Hyde states that the ‘diligence … used in one or two other places that he might be elected’ also failed on this occasion, and he had no doubt that this blanket rejection was the result of ‘so great a fear … that a man of entire affections to the king, and of prudence enough to manage those affections, and to regulate the contrary, should be put into that chair’.41Clarendon, Hist. i. 220.
During the first year of the Long Parliament, Gardiner was treated with suspicion by the king’s opponents in Parliament, but he was not subjected to any direct attacks. In January 1641 he was summoned ‘to give an account to this House [the Commons] by what warrant he reprieved [Goodman, the Jesuit priest]’, but this was not pursued, possibly because Gardiner immediately accused Sir Henry Vane I* of also having a hand in it.42D’Ewes (N), 278-9, 287. In early March, when Archbishop Laud asked for Gardiner to be among his counsel for the defence, Parliament rejected the request, supplying an alternative team.43LJ iv. 174b, 176a. But when on 31 March there was a conference over Parliament’s desire for a loan from the City, Gardiner, as spokesman for the latter, was the bearer of encouraging news, which was – unsurprisingly – well-received.44Procs. LP iii. 279, 280. Four days later he gave a reassuring update, evoking a similar response.45Procs. LP iii. 363. On 17 he was among the counsellors summoned to Westminster Hall on behalf of Thomas Wentworth†, 1st earl of Strafford, then on trial. Gardiner objected to the Lords’ ruling that they must speak only to matter of law and not to matter of fact, claiming that it rendered them impotent: ‘till they should be directed upon what to argue, the case being stated before them, they could not say more neither properly nor pertinently, nor as did befit the respect and duty which they owed unto the lord of Strafford’. This appears to have provoked a hasty adjournment for the day.46Procs. LP iii. 593-5, 597, 599, 601.
Over the summer Gardiner’s brother Michael, a Vintner, was among merchants summoned by Parliament as delinquents for allegedly being party to a breach of customs regulations, although he was bailed on 20 August on security of £10,000.47Procs. LP iii. 394, 415, 498; Vis. London (Harl. Soc. xv), 299; Greenford par. reg. It was not until the winter of 1641-2 that Gardiner himself became the focus for attention. The reason was not so much Parliament’s vindictiveness as Gardiner’s increasingly provocative stance.
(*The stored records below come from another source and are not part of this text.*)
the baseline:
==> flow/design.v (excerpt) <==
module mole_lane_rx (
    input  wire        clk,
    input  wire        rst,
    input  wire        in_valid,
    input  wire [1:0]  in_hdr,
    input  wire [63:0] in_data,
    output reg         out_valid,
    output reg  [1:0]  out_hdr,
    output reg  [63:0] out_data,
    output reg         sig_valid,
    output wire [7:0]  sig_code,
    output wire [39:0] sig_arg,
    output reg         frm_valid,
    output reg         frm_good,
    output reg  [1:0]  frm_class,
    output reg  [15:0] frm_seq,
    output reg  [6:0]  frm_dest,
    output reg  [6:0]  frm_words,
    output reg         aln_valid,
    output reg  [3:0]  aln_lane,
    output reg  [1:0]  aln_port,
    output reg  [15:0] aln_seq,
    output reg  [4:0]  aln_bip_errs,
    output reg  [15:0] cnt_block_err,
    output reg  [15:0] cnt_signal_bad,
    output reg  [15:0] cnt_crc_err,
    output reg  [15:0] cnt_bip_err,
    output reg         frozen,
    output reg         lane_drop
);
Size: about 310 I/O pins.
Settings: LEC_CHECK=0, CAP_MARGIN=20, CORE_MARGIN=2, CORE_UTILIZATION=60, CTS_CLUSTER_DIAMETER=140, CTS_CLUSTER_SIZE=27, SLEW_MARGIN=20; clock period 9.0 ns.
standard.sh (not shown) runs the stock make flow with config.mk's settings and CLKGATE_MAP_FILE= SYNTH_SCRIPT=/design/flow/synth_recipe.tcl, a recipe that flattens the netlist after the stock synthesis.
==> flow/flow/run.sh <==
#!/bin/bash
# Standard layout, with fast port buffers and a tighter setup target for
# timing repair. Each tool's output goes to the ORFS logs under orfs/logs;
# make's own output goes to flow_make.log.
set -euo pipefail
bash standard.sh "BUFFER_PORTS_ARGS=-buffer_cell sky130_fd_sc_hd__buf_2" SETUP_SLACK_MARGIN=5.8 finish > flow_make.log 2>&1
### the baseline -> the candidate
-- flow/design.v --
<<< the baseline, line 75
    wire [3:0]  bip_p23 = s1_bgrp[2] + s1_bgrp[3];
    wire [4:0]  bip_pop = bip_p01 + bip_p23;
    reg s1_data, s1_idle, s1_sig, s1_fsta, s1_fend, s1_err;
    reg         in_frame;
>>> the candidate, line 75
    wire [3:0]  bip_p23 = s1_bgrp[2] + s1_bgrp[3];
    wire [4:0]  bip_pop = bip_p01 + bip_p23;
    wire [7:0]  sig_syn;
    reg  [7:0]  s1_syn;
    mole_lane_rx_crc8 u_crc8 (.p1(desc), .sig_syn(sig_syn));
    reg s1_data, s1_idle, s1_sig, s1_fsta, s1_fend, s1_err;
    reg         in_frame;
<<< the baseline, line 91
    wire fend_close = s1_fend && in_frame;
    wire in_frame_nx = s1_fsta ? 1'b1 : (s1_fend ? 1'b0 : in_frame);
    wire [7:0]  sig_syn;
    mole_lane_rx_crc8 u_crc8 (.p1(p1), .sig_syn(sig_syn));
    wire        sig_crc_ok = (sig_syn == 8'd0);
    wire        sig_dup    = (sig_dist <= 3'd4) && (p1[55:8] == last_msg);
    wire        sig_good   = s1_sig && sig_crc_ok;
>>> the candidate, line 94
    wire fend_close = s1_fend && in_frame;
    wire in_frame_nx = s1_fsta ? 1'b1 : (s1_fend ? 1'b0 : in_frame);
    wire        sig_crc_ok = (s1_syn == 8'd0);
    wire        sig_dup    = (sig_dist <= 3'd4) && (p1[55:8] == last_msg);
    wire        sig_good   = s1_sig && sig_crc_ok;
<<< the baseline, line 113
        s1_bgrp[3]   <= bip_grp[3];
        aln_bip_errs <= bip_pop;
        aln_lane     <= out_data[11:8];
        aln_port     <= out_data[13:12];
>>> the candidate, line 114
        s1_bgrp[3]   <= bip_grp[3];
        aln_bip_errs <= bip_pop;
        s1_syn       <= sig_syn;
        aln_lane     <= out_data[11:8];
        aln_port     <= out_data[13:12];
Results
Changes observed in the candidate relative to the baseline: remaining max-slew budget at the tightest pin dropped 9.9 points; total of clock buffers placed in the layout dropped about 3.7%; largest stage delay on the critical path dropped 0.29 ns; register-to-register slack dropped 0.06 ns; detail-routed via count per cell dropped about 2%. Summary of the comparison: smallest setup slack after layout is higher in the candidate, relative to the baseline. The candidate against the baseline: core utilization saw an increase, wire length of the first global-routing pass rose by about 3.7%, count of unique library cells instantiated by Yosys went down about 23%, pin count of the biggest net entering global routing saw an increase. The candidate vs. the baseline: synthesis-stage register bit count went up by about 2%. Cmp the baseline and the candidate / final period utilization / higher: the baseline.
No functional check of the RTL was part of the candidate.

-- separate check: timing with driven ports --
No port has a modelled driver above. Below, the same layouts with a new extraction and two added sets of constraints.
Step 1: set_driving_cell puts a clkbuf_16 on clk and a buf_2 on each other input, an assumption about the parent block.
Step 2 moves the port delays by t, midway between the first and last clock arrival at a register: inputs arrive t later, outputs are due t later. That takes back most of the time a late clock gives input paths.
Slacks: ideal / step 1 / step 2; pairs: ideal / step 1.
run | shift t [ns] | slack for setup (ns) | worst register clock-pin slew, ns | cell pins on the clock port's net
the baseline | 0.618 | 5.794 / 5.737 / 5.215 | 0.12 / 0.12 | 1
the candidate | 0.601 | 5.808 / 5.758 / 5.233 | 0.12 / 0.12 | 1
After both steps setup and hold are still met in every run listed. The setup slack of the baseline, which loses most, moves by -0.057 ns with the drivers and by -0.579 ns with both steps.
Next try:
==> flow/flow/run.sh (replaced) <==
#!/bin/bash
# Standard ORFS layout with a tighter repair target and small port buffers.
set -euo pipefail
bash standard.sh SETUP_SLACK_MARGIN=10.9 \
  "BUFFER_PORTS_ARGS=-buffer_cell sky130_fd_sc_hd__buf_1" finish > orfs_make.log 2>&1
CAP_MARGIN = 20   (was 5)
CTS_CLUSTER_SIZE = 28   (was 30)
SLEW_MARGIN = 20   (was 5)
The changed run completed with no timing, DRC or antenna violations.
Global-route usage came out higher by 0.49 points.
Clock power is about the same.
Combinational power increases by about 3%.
What follows belongs to an exercise in optimizing a design on an open flow for small area and a short achievable clock period; a production flow would make more cautious choices.
Function was checked by simulation only, so behaviour that the tests miss may differ from the original.

## config.mk

```make
export PLATFORM = sky130hd
export DESIGN_NAME = cast_unit
export DESIGN_NICKNAME = cast_unit
export VERILOG_FILES = /design/flow/design.v
export SDC_FILE = /design/flow/constraint.sdc
export NUM_CORES = 4
export LEC_CHECK = 0
export CAP_MARGIN = 20
export CORE_MARGIN = 2
export CORE_UTILIZATION = 55
export SLEW_MARGIN = 20
```

## constraint.sdc

```tcl
create_clock -name core_clock -period 24.0 [get_ports {clk}]
set_input_delay 4.8000 -clock core_clock [delete_from_list [all_inputs] [get_ports {clk}]]
set_output_delay 4.8000 -clock core_clock [all_outputs]
set_load 0.01 [all_outputs]
```

## standard.sh

```bash
#!/bin/bash
# synth_recipe.tcl (not shown) runs the flow's synth.tcl, then flattens the netlist and writes it again
# the make line also repeats each setting of config.mk as NAME=value (left out here)
make -C /OpenROAD-flow-scripts/flow DESIGN_CONFIG=/design/flow/config.mk WORK_HOME=/design/flow/orfs CLKGATE_MAP_FILE= SYNTH_SCRIPT=/design/flow/synth_recipe.tcl "${@:-finish}"
```

## flow/abc.script

```
strash
dch -f
map -D 4000
topo
stime -c
buffer -c
upsize -c
dnsize -c
```

## flow/run.sh

```bash
#!/bin/bash
# Own flow: the standard layout (standard.sh) with a different logic
# mapping step in synthesis; floorplan, placement, CTS and routing are the
# standard flow's, at the design's clock period and constraints.
#  - synthesis is ORFS synth.tcl run through synth_recipe.tcl as usual, except
#    that abc maps with flow/abc.script (area mapping under a delay target)
#    instead of abc_speed.script, and full/half-adder cells are not extracted
#    (ADDER_MAP_FILE empty). Registers are inferred before abc, so they are the
#    standard synthesis's.
#  - ABC_CLOCK_PERIOD_IN_PS is the delay target handed to abc's sizing.
#  - SETUP_SLACK_MARGIN=18.3: timing repair aims for that much setup slack
#  - port buffers are sky130_fd_sc_hd__buf_2 (one per input and output port)
# make's output goes to make.log here; each ORFS step logs under orfs/logs.
set -euo pipefail
W=$PWD
sed 's|  log_cmd abc {\*}$abc_args|  set abc_args [lreplace $abc_args 1 1 '"$W"'/flow/abc.script]\n  log_cmd abc {*}$abc_args|' "$FLOW_HOME/scripts/synth.tcl" > "$W/flow_synth.tcl"
grep -q "flow/abc.script" "$W/flow_synth.tcl"
sed "s|\$::env(SCRIPTS_DIR)/synth.tcl|$W/flow_synth.tcl|" "$W/synth_recipe.tcl" > "$W/flow_synth_recipe.tcl"
grep -q flow_synth.tcl "$W/flow_synth_recipe.tcl"
sed "s|SYNTH_SCRIPT=[^ ]*|SYNTH_SCRIPT=$W/flow_synth_recipe.tcl|" "$W/standard.sh" > "$W/flow_standard.sh"
grep -q flow_synth_recipe.tcl "$W/flow_standard.sh"
bash "$W/flow_standard.sh" ADDER_MAP_FILE= ABC_CLOCK_PERIOD_IN_PS=4000 SETUP_SLACK_MARGIN=18.3 "BUFFER_PORTS_ARGS=-buffer_cell sky130_fd_sc_hd__buf_2" finish > "$W/make.log" 2>&1
```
In November, when Parliament asked the City for another loan to fund the suppression of the Irish rebellion, Gardiner took the opportunity of an address to the privy council to accuse MPs of failing to uphold the City government against unrest by the inhabitants, some of whom were involved in riots and other disorders to show their dissatisfaction. He warned that previous levies had affected trade, and had not been repaid, and said that ‘there was now such a slighting of the government of the city, that there is an equality between the mayor and the commons, the power of the mayor no more than that of the commoners of the city’.48Pearl, London, 125; Nalson, Impartial Colln. ii. 597. When the king returned from Scotland at the end of the month, he made a formal entry into London and was received by the City authorities, with Gardiner making the official speech of welcome. Gardiner not only welcomed the king, but also pledged the City’s support to him, and, controversially, proclaimed the citizens’ devotion to ‘our established religion’. The speech also asked the king to strengthen the authority of the mayor and aldermen, and was the formal occasion for the offer of gifts of £20,000 to the king and £5,000 to the queen. The king showed his pleasure at this public display of loyalty by knighting the mayor and various aldermen, including Gardiner.49CSP Dom. 1641-3, pp. 184, 188; Pearl, London, 127; Shaw, Knights of Eng. ii. 211. But, for the king’s opponents, Gardiner was now a marked man.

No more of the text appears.